Task statement: Copy out, unchanged, every line from the start of the records to the line that contains "localparam logic [CFG_IDX_W-1:0] CFG_MAX_PROB", and stop there.

::: Records :::

--- src/rtl/apgs_pkg.sv ---
// ----------------------------------------------------------------------------
// apgs_pkg - shared types and constants of the probability gradient step
// Fixed-point widths, register indexes, configuration and multiplier words.
// ----------------------------------------------------------------------------
package apgs_pkg;

	// Q1.F probability format
	localparam int FRAC_BITS = 16;
	localparam int PROB_W    = FRAC_BITS + 1;
	localparam logic [PROB_W-1:0] ONE      = PROB_W'(1) << FRAC_BITS;
	localparam logic [PROB_W-1:0] PROB_MAX = '1;

	// field and register widths
	localparam int WIN_W = 8;
	localparam int GS_W  = 20;
	localparam int WT_W  = 16;
	localparam int WE_W  = 16;

	// gradient saturates at +-2^GRAD_LIM_SH, held in G_W signed bits
	localparam int GRAD_LIM_SH = 40;
	localparam int G_W         = GRAD_LIM_SH + 2;

	// shared multiplier: chunk of operand A times operand B
	localparam int CW = 18;
	localparam int BW = 20;

	// divider for the single-user term: (|1 - p| << F) / q
	localparam int DIVD_W = PROB_W + FRAC_BITS;

	// configuration port
	localparam int CFG_IDX_W  = 3;
	localparam int CFG_DATA_W = 20;

	localparam logic [CFG_IDX_W-1:0] CFG_GRADIENT_STEP     = 3'd0;
	localparam logic [CFG_IDX_W-1:0] CFG_WEIGHT_THROUGHPUT = 3'd1;
	localparam logic [CFG_IDX_W-1:0] CFG_WEIGHT_ENERGY     = 3'd2;
	localparam logic [CFG_IDX_W-1:0] CFG_EPSILON           = 3'd3;
	localparam logic [CFG_IDX_W-1:0] CFG_MIN_PROB          = 3'd4;
	localparam logic [CFG_IDX_W-1:0] CFG_MAX_PROB          = 3'd5;
	localparam logic [CFG_IDX_W-1:0] CFG_MAX_STEP          = 3'd6;

	typedef struct packed {
		logic [GS_W-1:0]   gradient_step;
		logic [WT_W-1:0]   weight_throughput;
		logic [WE_W-1:0]   weight_energy;
		logic [PROB_W-1:0] epsilon;
		logic [PROB_W-1:0] min_prob;
		logic [PROB_W-1:0] max_prob;
		logic [PROB_W-1:0] max_step;
	} cfg_t;

	// one multiply-accumulate request; first clears the sum and signs the chunk
	typedef struct packed {
		logic          en;
		logic          first;
		logic [CW-1:0] chunk;
		logic [BW-1:0] b;
	} mac_req_t;

endpackage

--- src/rtl/apgs_cfg.sv ---
// ----------------------------------------------------------------------------
// apgs_cfg - configuration registers
// Plain write port; unknown indexes are dropped.
// ----------------------------------------------------------------------------
module apgs_cfg import apgs_pkg::*; (
	input  logic                  clk,
	input  logic                  arst_n,
	input  logic                  cfg_write,
	input  logic [CFG_IDX_W-1:0]  cfg_index,
	input  logic [CFG_DATA_W-1:0] cfg_data,
	output cfg_t                  cfg
);

	localparam logic [GS_W-1:0]   RST_GS  = GS_W'(1049);
	localparam logic [WT_W-1:0]   RST_WT  = WT_W'(256);
	localparam logic [WE_W-1:0]   RST_WE  = WE_W'(26);
	localparam logic [PROB_W-1:0] RST_EPS = PROB_W'(66);
	localparam logic [PROB_W-1:0] RST_MIN = PROB_W'(655);
	localparam logic [PROB_W-1:0] RST_MAX = PROB_W'(65536);
	localparam logic [PROB_W-1:0] RST_MS  = PROB_W'(3277);

	cfg_t cfg_q;

	// write one register per word
	always_ff @(posedge clk or negedge arst_n) begin
		if (!arst_n) begin
			cfg_q.gradient_step     <= RST_GS;
			cfg_q.weight_throughput <= RST_WT;
			cfg_q.weight_energy     <= RST_WE;
			cfg_q.epsilon           <= RST_EPS;
			cfg_q.min_prob          <= RST_MIN;
			cfg_q.max_prob          <= RST_MAX;
			cfg_q.max_step          <= RST_MS;
		end else if (cfg_write) begin
			case (cfg_index)
				CFG_GRADIENT_STEP:     cfg_q.gradient_step     <= cfg_data[GS_W-1:0];
				CFG_WEIGHT_THROUGHPUT: cfg_q.weight_throughput <= cfg_data[WT_W-1:0];
				CFG_WEIGHT_ENERGY:     cfg_q.weight_energy     <= cfg_data[WE_W-1:0];
				CFG_EPSILON:           cfg_q.epsilon           <= cfg_data[PROB_W-1:0];
				CFG_MIN_PROB:          cfg_q.min_prob          <= cfg_data[PROB_W-1:0];
				CFG_MAX_PROB:          cfg_q.max_prob          <= cfg_data[PROB_W-1:0];
				CFG_MAX_STEP:          cfg_q.max_step          <= cfg_data[PROB_W-1:0];
				default: begin
				end
			endcase
		end
	end

	assign cfg = cfg_q;

endmodule

--- src/rtl/apgs_mac.sv ---
// ----------------------------------------------------------------------------
// apgs_mac - shared multiply-accumulate unit
// One CW-bit chunk of a wide operand times a BW-bit unsigned operand per
// cycle, accumulated MSB chunk first: sum = (sum << CW) + chunk * b.
// ----------------------------------------------------------------------------
module apgs_mac import apgs_pkg::*; #(
	parameter int ACC_W = 71
) (
	input  logic                    clk,
	input  mac_req_t                req,
	output logic signed [ACC_W-1:0] acc
);

	logic signed [CW:0]         a_s;
	logic signed [BW:0]         b_s;
	logic signed [CW+BW+1:0]    prod;
	logic signed [ACC_W-1:0]    base;
	logic signed [ACC_W-1:0]    acc_q;

	// top chunk carries the sign, lower chunks are unsigned
	assign a_s  = {req.first & req.chunk[CW-1], req.chunk};
	assign b_s  = {1'b0, req.b};
	assign prod = a_s * b_s;
	assign base = req.first ? '0 : (acc_q <<< CW);

	// advance the sum
	always_ff @(posedge clk) begin
		if (req.en) begin
			acc_q <= base + ACC_W'(prod);
		end
	end

	assign acc = acc_q;

endmodule

--- src/rtl/apgs_div.sv ---
// ----------------------------------------------------------------------------
// apgs_div - radix-2 restoring divider
// Unsigned DIVD_W / PROB_W bits, one quotient bit per cycle; done pulses
// for one cycle when the quotient is ready.
// ----------------------------------------------------------------------------
module apgs_div import apgs_pkg::*; (
	input  logic              clk,
	input  logic              arst_n,
	input  logic              start,
	input  logic [DIVD_W-1:0] dividend,
	input  logic [PROB_W-1:0] divisor,
	output logic              done,
	output logic [DIVD_W-1:0] quotient
);

	localparam int CNT_W = $clog2(DIVD_W + 1);

	logic              busy_q;
	logic              done_q;
	logic [CNT_W-1:0]  cnt_q;
	logic [DIVD_W-1:0] work_q;
	logic [PROB_W-1:0] rem_q;
	logic [PROB_W-1:0] dsr_q;
	logic [PROB_W:0]   rem_sh;
	logic [PROB_W:0]   rem_sub;
	logic              ge;

	// shift in the next dividend bit and try a subtract
	assign rem_sh  = {rem_q, work_q[DIVD_W-1]};
	assign ge      = rem_sh >= {1'b0, dsr_q};
	assign rem_sub = rem_sh - {1'b0, dsr_q};

	// control: count the steps
	always_ff @(posedge clk or negedge arst_n) begin
		if (!arst_n) begin
			busy_q <= 1'b0;
			done_q <= 1'b0;
			cnt_q  <= '0;
		end else begin
			done_q <= busy_q && (cnt_q == CNT_W'(1));
			if (start) begin
				busy_q <= 1'b1;
				cnt_q  <= CNT_W'(DIVD_W);
			end else if (busy_q) begin
				cnt_q <= cnt_q - CNT_W'(1);
				if (cnt_q == CNT_W'(1)) begin
					busy_q <= 1'b0;
				end
			end
		end
	end

	// datapath: quotient bits replace dividend bits
	always_ff @(posedge clk) begin
		if (start) begin
			work_q <= dividend;
			rem_q  <= '0;
			dsr_q  <= divisor;
		end else if (busy_q) begin
			work_q <= {work_q[DIVD_W-2:0], ge};
			rem_q  <= ge ? rem_sub[PROB_W-1:0] : rem_sh[PROB_W-1:0];
		end
	end

	assign done     = done_q;
	assign quotient = work_q;

endmodule

--- src/rtl/access_probability_gradient_step_unit.sv ---
// ----------------------------------------------------------------------------
// access_probability_gradient_step_unit - p-persistent access gradient step
// One gradient step on the transmit probability: clamp p, q = max(eps, 1-p),
// gradient wT*n*q^(n-2)*(1-n*p) - wE*n, step clamped to +-max_step, new p
// clamped to [min_prob, max_prob]; the window passes through.
//
//   channel | direction | handshake             | payload
//   --------+-----------+-----------------------+-------------------------------
//   cfg     | in        | cfg_write             | cfg_index, cfg_data
//   in      | in        | in_valid / in_ready   | current_prob, current_window,
//           |           |                       | ready_users
//   out     | out       | out_valid / out_ready | next_prob, next_window
//
// One word at a time: in_ready is high only while the sequencer is idle.
// With two or more users the time from taking a word to out_valid is set by
// the square-and-multiply loop on the shared multiplier; with zero or one
// user it is set by the 33-step divider. The sequencer passes through its
// idle state before the next word is taken.
// The result sits in an output register, so the next word is taken while it
// waits; a full output register holds the last step.
// Reset clears the sequencer, the divider control and out_valid.
// ----------------------------------------------------------------------------
module access_probability_gradient_step_unit import apgs_pkg::*; #(
	parameter int USER_BITS = 10
) (
	input  logic                  clk,
	input  logic                  arst_n,
	input  logic                  cfg_write,
	input  logic [CFG_IDX_W-1:0]  cfg_index,
	input  logic [CFG_DATA_W-1:0] cfg_data,
	input  logic                  in_valid,
	output logic                  in_ready,
	input  logic [PROB_W-1:0]     current_prob,
	input  logic [WIN_W-1:0]      current_window,
	input  logic [USER_BITS-1:0]  ready_users,
	output logic                  out_valid,
	input  logic                  out_ready,
	output logic [PROB_W-1:0]     next_prob,
	output logic [WIN_W-1:0]      next_window
);

	// operand widths that follow from the user count
	localparam int LIN_W  = USER_BITS + PROB_W + 1;
	localparam int T_W    = USER_BITS + PROB_W + 2;
	localparam int DSN_W  = 2 * USER_BITS + PROB_W + 2;
	localparam int DS_W   = (DSN_W > DIVD_W + 1) ? DSN_W : DIVD_W + 1;
	localparam int MAXA_W = (DS_W > G_W) ? DS_W : G_W;
	localparam int NCH    = (MAXA_W + CW - 1) / CW;
	localparam int OPA_W  = NCH * CW;
	localparam int ACC0_W = (DS_W + WT_W > G_W + GS_W) ? DS_W + WT_W : G_W + GS_W;
	localparam int ACC_W  = ((ACC0_W > OPA_W + FRAC_BITS) ? ACC0_W : OPA_W + FRAC_BITS) + 1;
	localparam int EN_W   = USER_BITS + WE_W;
	localparam int DL_W   = ACC_W - GS_W;
	localparam int PW_W   = ACC_W - FRAC_BITS;
	localparam int K_LIN  = (LIN_W + CW - 1) / CW;
	localparam int K_T    = (T_W + CW - 1) / CW;
	localparam int K_DS   = (DS_W + CW - 1) / CW;
	localparam int K_G    = (G_W + CW - 1) / CW;
	localparam int CI_W   = $clog2(NCH);
	localparam int BIT_W  = $clog2(USER_BITS);

	localparam logic signed [ACC_W:0] GLIM = (ACC_W+1)'(1) <<< GRAD_LIM_SH;

	// sequencer states
	localparam logic [3:0] S_IDLE  = 4'd0;
	localparam logic [3:0] S_SETUP = 4'd1;
	localparam logic [3:0] S_EN    = 4'd2;
	localparam logic [3:0] S_LIN   = 4'd3;
	localparam logic [3:0] S_PSQ   = 4'd4;
	localparam logic [3:0] S_PMUL  = 4'd5;
	localparam logic [3:0] S_M1LD  = 4'd6;
	localparam logic [3:0] S_M1    = 4'd7;
	localparam logic [3:0] S_TLD   = 4'd8;
	localparam logic [3:0] S_T     = 4'd9;
	localparam logic [3:0] S_DIV   = 4'd10;
	localparam logic [3:0] S_DSLD  = 4'd11;
	localparam logic [3:0] S_DS    = 4'd12;
	localparam logic [3:0] S_GRAD  = 4'd13;
	localparam logic [3:0] S_DL    = 4'd14;
	localparam logic [3:0] S_FIN   = 4'd15;

	cfg_t                    cfg;
	mac_req_t                mreq;
	logic signed [ACC_W-1:0] acc;

	logic [3:0]              state_q;
	logic [PROB_W-1:0]       cur_q;
	logic [WIN_W-1:0]        win_q;
	logic [USER_BITS-1:0]    n_q;
	logic [USER_BITS-1:0]    k_q;
	logic                    n_one_q;
	logic [PROB_W-1:0]       p_q;
	logic [PROB_W-1:0]       q_q;
	logic [EN_W-1:0]         en_q;
	logic [OPA_W-1:0]        opa_q;
	logic [BW-1:0]           opb_q;
	logic [CI_W-1:0]         ci_q;
	logic [BIT_W-1:0]        bit_q;
	logic                    neg_q;
	logic                    out_valid_q;
	logic [PROB_W-1:0]       next_prob_q;
	logic [WIN_W-1:0]        next_window_q;

	logic                    accept;
	logic                    out_free;
	logic [PROB_W-1:0]       p_in;
	logic signed [PROB_W:0]  q_diff;
	logic [PROB_W-1:0]       q_eps;
	logic [PROB_W-1:0]       q_new;
	logic [PW_W-1:0]         pw_sh;
	logic [PROB_W-1:0]       pw_src;
	logic [CW-1:0]           opa_chunk;
	logic signed [ACC_W-1:0] lin_full;
	logic                    div_start;
	logic                    div_done;
	logic [DIVD_W-1:0]       div_quot;
	logic [PROB_W-1:0]       div_mag;
	logic signed [DIVD_W:0]  ds_div;
	logic signed [ACC_W:0]   g0;
	logic signed [ACC_W:0]   g1;
	logic signed [ACC_W:0]   gsat;
	logic signed [DL_W-1:0]  dl;
	logic signed [DL_W-1:0]  ms_s;
	logic signed [PROB_W:0]  dclamp;
	logic signed [PROB_W+1:0] sum_p;
	logic [PROB_W-1:0]       res;

	// clamp a signed value to [lo, hi]; crossed limits give lo
	function automatic logic [PROB_W-1:0] clamp_prob(
		input logic signed [PROB_W+1:0] v,
		input logic [PROB_W-1:0]        lo,
		input logic [PROB_W-1:0]        hi
	);
		logic signed [PROB_W+1:0] t;
		t = (v < $signed({2'b00, hi})) ? v : $signed({2'b00, hi});
		t = (t > $signed({2'b00, lo})) ? t : $signed({2'b00, lo});
		return t[PROB_W-1:0];
	endfunction

	apgs_cfg u_cfg (
		.clk       (clk),
		.arst_n    (arst_n),
		.cfg_write (cfg_write),
		.cfg_index (cfg_index),
		.cfg_data  (cfg_data),
		.cfg       (cfg)
	);

	apgs_mac #(.ACC_W(ACC_W)) u_mac (
		.clk (clk),
		.req (mreq),
		.acc (acc)
	);

	apgs_div u_div (
		.clk      (clk),
		.arst_n   (arst_n),
		.start    (div_start),
		.dividend ({div_mag, {FRAC_BITS{1'b0}}}),
		.divisor  (q_q),
		.done     (div_done),
		.quotient (div_quot)
	);

	assign accept   = (state_q == S_IDLE) && in_valid;
	assign out_free = !out_valid_q || out_ready;

	// clamp p on entry, then q = max(max(eps, 1 - p), 1 LSB)
	assign p_in   = clamp_prob($signed({2'b00, current_prob}), cfg.min_prob, cfg.max_prob);
	assign q_diff = $signed({1'b0, ONE}) - $signed({1'b0, p_q});
	assign q_eps  = (q_diff < $signed({1'b0, cfg.epsilon})) ? cfg.epsilon : q_diff[PROB_W-1:0];
	assign q_new  = (q_eps == '0) ? PROB_W'(1) : q_eps;

	// truncate the last product to Q1.F and saturate
	assign pw_sh  = acc[ACC_W-1:FRAC_BITS];
	assign pw_src = (pw_sh > PW_W'(PROB_MAX)) ? PROB_MAX : pw_sh[PROB_W-1:0];

	assign opa_chunk = opa_q[int'(ci_q)*CW +: CW];
	assign lin_full  = $signed(ACC_W'(ONE)) - acc;

	// single-user term: sign and magnitude of 1 - p
	assign div_start = (state_q == S_EN) && n_one_q;
	assign div_mag   = (p_q > ONE) ? (p_q - ONE) : (ONE - p_q);
	assign ds_div    = neg_q ? -$signed({1'b0, div_quot}) : $signed({1'b0, div_quot});

	// gradient: floor to Q.F and saturate
	assign g0   = (ACC_W+1)'(acc) - $signed((ACC_W+1)'({en_q, {FRAC_BITS{1'b0}}}));
	assign g1   = g0 >>> 8;
	assign gsat = (g1 > GLIM) ? GLIM : ((g1 < -GLIM) ? -GLIM : g1);

	// step: floor, clamp to +-max_step, add and clamp
	assign dl     = acc[ACC_W-1:GS_W];
	assign ms_s   = $signed(DL_W'(cfg.max_step));
	assign dclamp = (dl > ms_s) ? ms_s[PROB_W:0] : ((dl < -ms_s) ? -ms_s[PROB_W:0] : dl[PROB_W:0]);
	assign sum_p  = $signed({2'b00, cur_q}) + (PROB_W+2)'(dclamp);
	assign res    = clamp_prob(sum_p, cfg.min_prob, cfg.max_prob);

	// drive the shared multiplier
	always_comb begin
		mreq = '{en: 1'b0, first: 1'b1, chunk: '0, b: '0};
		case (state_q)
			S_SETUP: begin
				mreq = '{en: 1'b1, first: 1'b1, chunk: CW'(n_q), b: BW'(cfg.weight_energy)};
			end
			S_EN: begin
				mreq = '{en: !n_one_q, first: 1'b1, chunk: CW'(p_q), b: BW'(n_q)};
			end
			S_LIN: begin
				mreq = '{en: 1'b1, first: 1'b1, chunk: CW'(ONE), b: BW'(ONE)};
			end
			S_PSQ: begin
				mreq = '{en: 1'b1, first: 1'b1, chunk: CW'(pw_src), b: BW'(pw_src)};
			end
			S_PMUL: begin
				mreq = '{en: 1'b1, first: 1'b1, chunk: CW'(pw_src), b: BW'(q_q)};
			end
			S_M1: begin
				mreq = '{en: 1'b1, first: (ci_q == CI_W'(K_LIN - 1)), chunk: opa_chunk, b: opb_q};
			end
			S_T: begin
				mreq = '{en: 1'b1, first: (ci_q == CI_W'(K_T - 1)), chunk: opa_chunk, b: opb_q};
			end
			S_DS: begin
				mreq = '{en: 1'b1, first: (ci_q == CI_W'(K_DS - 1)), chunk: opa_chunk, b: opb_q};
			end
			S_DL: begin
				mreq = '{en: 1'b1, first: (ci_q == CI_W'(K_G - 1)), chunk: opa_chunk, b: opb_q};
			end
			default: begin
			end
		endcase
	end

	// sequencer
	always_ff @(posedge clk or negedge arst_n) begin
		if (!arst_n) begin
			state_q     <= S_IDLE;
			out_valid_q <= 1'b0;
		end else begin
			// load a finished step or drop a delivered one
			if ((state_q == S_FIN) && out_free) begin
				out_valid_q <= 1'b1;
			end else if (out_valid_q && out_ready) begin
				out_valid_q <= 1'b0;
			end
			case (state_q)
				S_IDLE:  if (accept) state_q <= S_SETUP;
				S_SETUP: state_q <= S_EN;
				S_EN:    state_q <= n_one_q ? S_DIV : S_LIN;
				S_LIN:   state_q <= S_PSQ;
				S_PSQ: begin
					if (k_q[bit_q]) begin
						state_q <= S_PMUL;
					end else if (bit_q == '0) begin
						state_q <= S_M1LD;
					end
				end
				S_PMUL:  state_q <= (bit_q == '0) ? S_M1LD : S_PSQ;
				S_M1LD:  state_q <= S_M1;
				S_M1:    if (ci_q == '0) state_q <= S_TLD;
				S_TLD:   state_q <= S_T;
				S_T:     if (ci_q == '0) state_q <= S_DSLD;
				S_DIV:   if (div_done) state_q <= S_DSLD;
				S_DSLD:  state_q <= S_DS;
				S_DS:    if (ci_q == '0) state_q <= S_GRAD;
				S_GRAD:  state_q <= S_DL;
				S_DL:    if (ci_q == '0) state_q <= S_FIN;
				S_FIN: begin
					if (out_free) begin
						state_q <= S_IDLE;
					end
				end
				default: state_q <= S_IDLE;
			endcase
		end
	end

	// datapath registers
	always_ff @(posedge clk) begin
		case (state_q)
			S_IDLE: begin
				if (accept) begin
					cur_q   <= current_prob;
					win_q   <= current_window;
					n_q     <= (ready_users == '0) ? USER_BITS'(1) : ready_users;
					n_one_q <= (ready_users <= USER_BITS'(1));
					p_q     <= p_in;
				end
			end
			S_SETUP: begin
				q_q <= q_new;
				k_q <= n_q - USER_BITS'(2);
			end
			S_EN: begin
				en_q  <= acc[EN_W-1:0];
				neg_q <= p_q > ONE;
			end
			S_LIN: begin
				opa_q <= lin_full[OPA_W-1:0];
				bit_q <= BIT_W'(USER_BITS - 1);
			end
			S_PSQ: begin
				if (!k_q[bit_q]) begin
					bit_q <= bit_q - BIT_W'(1);
				end
			end
			S_PMUL: begin
				bit_q <= bit_q - BIT_W'(1);
			end
			S_M1LD: begin
				opb_q <= BW'(pw_src);
				ci_q  <= CI_W'(K_LIN - 1);
			end
			S_TLD: begin
				opa_q <= acc[OPA_W+FRAC_BITS-1:FRAC_BITS];
				opb_q <= BW'(n_q);
				ci_q  <= CI_W'(K_T - 1);
			end
			S_DSLD: begin
				opa_q <= n_one_q ? OPA_W'(ds_div) : acc[OPA_W-1:0];
				opb_q <= BW'(cfg.weight_throughput);
				ci_q  <= CI_W'(K_DS - 1);
			end
			S_GRAD: begin
				opa_q <= gsat[OPA_W-1:0];
				opb_q <= BW'(cfg.gradient_step);
				ci_q  <= CI_W'(K_G - 1);
			end
			S_M1, S_T, S_DS, S_DL: begin
				ci_q <= ci_q - CI_W'(1);
			end
			S_FIN: begin
				if (out_free) begin
					next_prob_q   <= res;
					next_window_q <= win_q;
				end
			end
			default: begin
			end
		endcase
	end

	assign in_ready    = (state_q == S_IDLE);
	assign out_valid   = out_valid_q;
	assign next_prob   = next_prob_q;
	assign next_window = next_window_q;

endmodule

--- config.mk ---
export PLATFORM = sky130hd
export DESIGN_NAME = access_probability_gradient_step_unit
export DESIGN_NICKNAME = d
export VERILOG_FILES = /design/src/rtl/apgs_pkg.sv /design/src/rtl/apgs_cfg.sv /design/src/rtl/apgs_mac.sv /design/src/rtl/apgs_div.sv /design/src/rtl/access_probability_gradient_step_unit.sv
export SDC_FILE = /design/constraint.sdc
export NUM_CORES = 2
export LEC_CHECK = 0
export BUFFER_PORTS_ARGS = -buffer_cell sky130_fd_sc_hd__buf_2
export CAP_MARGIN = 0
export CORE_MARGIN = 10
export CORE_UTILIZATION = 60
export DETAILED_ROUTE_END_ITERATION = 8
export GPL_TIMING_DRIVEN = 0
export PLACE_DENSITY = 0.88
export SLEW_MARGIN = 20
export SYNTH_ARGS = -nofsm -noshare
export SYNTH_HDL_FRONTEND = slang
export SYNTH_HIERARCHICAL = 1
export SYNTH_SLANG_ARGS = --single-unit
--- constraint.sdc ---
create_clock -name clk -period 15.78 [get_ports clk]
set_input_delay 0 -clock clk [delete_from_list [all_inputs] [get_ports clk]]
set_output_delay 0 -clock clk [all_outputs]
set_load 0.005 [all_outputs]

:::

Expected answer:
--- src/rtl/apgs_pkg.sv ---
// ----------------------------------------------------------------------------
// apgs_pkg - shared types and constants of the probability gradient step
// Fixed-point widths, register indexes, configuration and multiplier words.
// ----------------------------------------------------------------------------
package apgs_pkg;

	// Q1.F probability format
	localparam int FRAC_BITS = 16;
	localparam int PROB_W    = FRAC_BITS + 1;
	localparam logic [PROB_W-1:0] ONE      = PROB_W'(1) << FRAC_BITS;
	localparam logic [PROB_W-1:0] PROB_MAX = '1;

	// field and register widths
	localparam int WIN_W = 8;
	localparam int GS_W  = 20;
	localparam int WT_W  = 16;
	localparam int WE_W  = 16;

	// gradient saturates at +-2^GRAD_LIM_SH, held in G_W signed bits
	localparam int GRAD_LIM_SH = 40;
	localparam int G_W         = GRAD_LIM_SH + 2;

	// shared multiplier: chunk of operand A times operand B
	localparam int CW = 18;
	localparam int BW = 20;

	// divider for the single-user term: (|1 - p| << F) / q
	localparam int DIVD_W = PROB_W + FRAC_BITS;

	// configuration port
	localparam int CFG_IDX_W  = 3;
	localparam int CFG_DATA_W = 20;

	localparam logic [CFG_IDX_W-1:0] CFG_GRADIENT_STEP     = 3'd0;
	localparam logic [CFG_IDX_W-1:0] CFG_WEIGHT_THROUGHPUT = 3'd1;
	localparam logic [CFG_IDX_W-1:0] CFG_WEIGHT_ENERGY     = 3'd2;
	localparam logic [CFG_IDX_W-1:0] CFG_EPSILON           = 3'd3;
	localparam logic [CFG_IDX_W-1:0] CFG_MIN_PROB          = 3'd4;
	localparam logic [CFG_IDX_W-1:0] CFG_MAX_PROB          = 3'd5;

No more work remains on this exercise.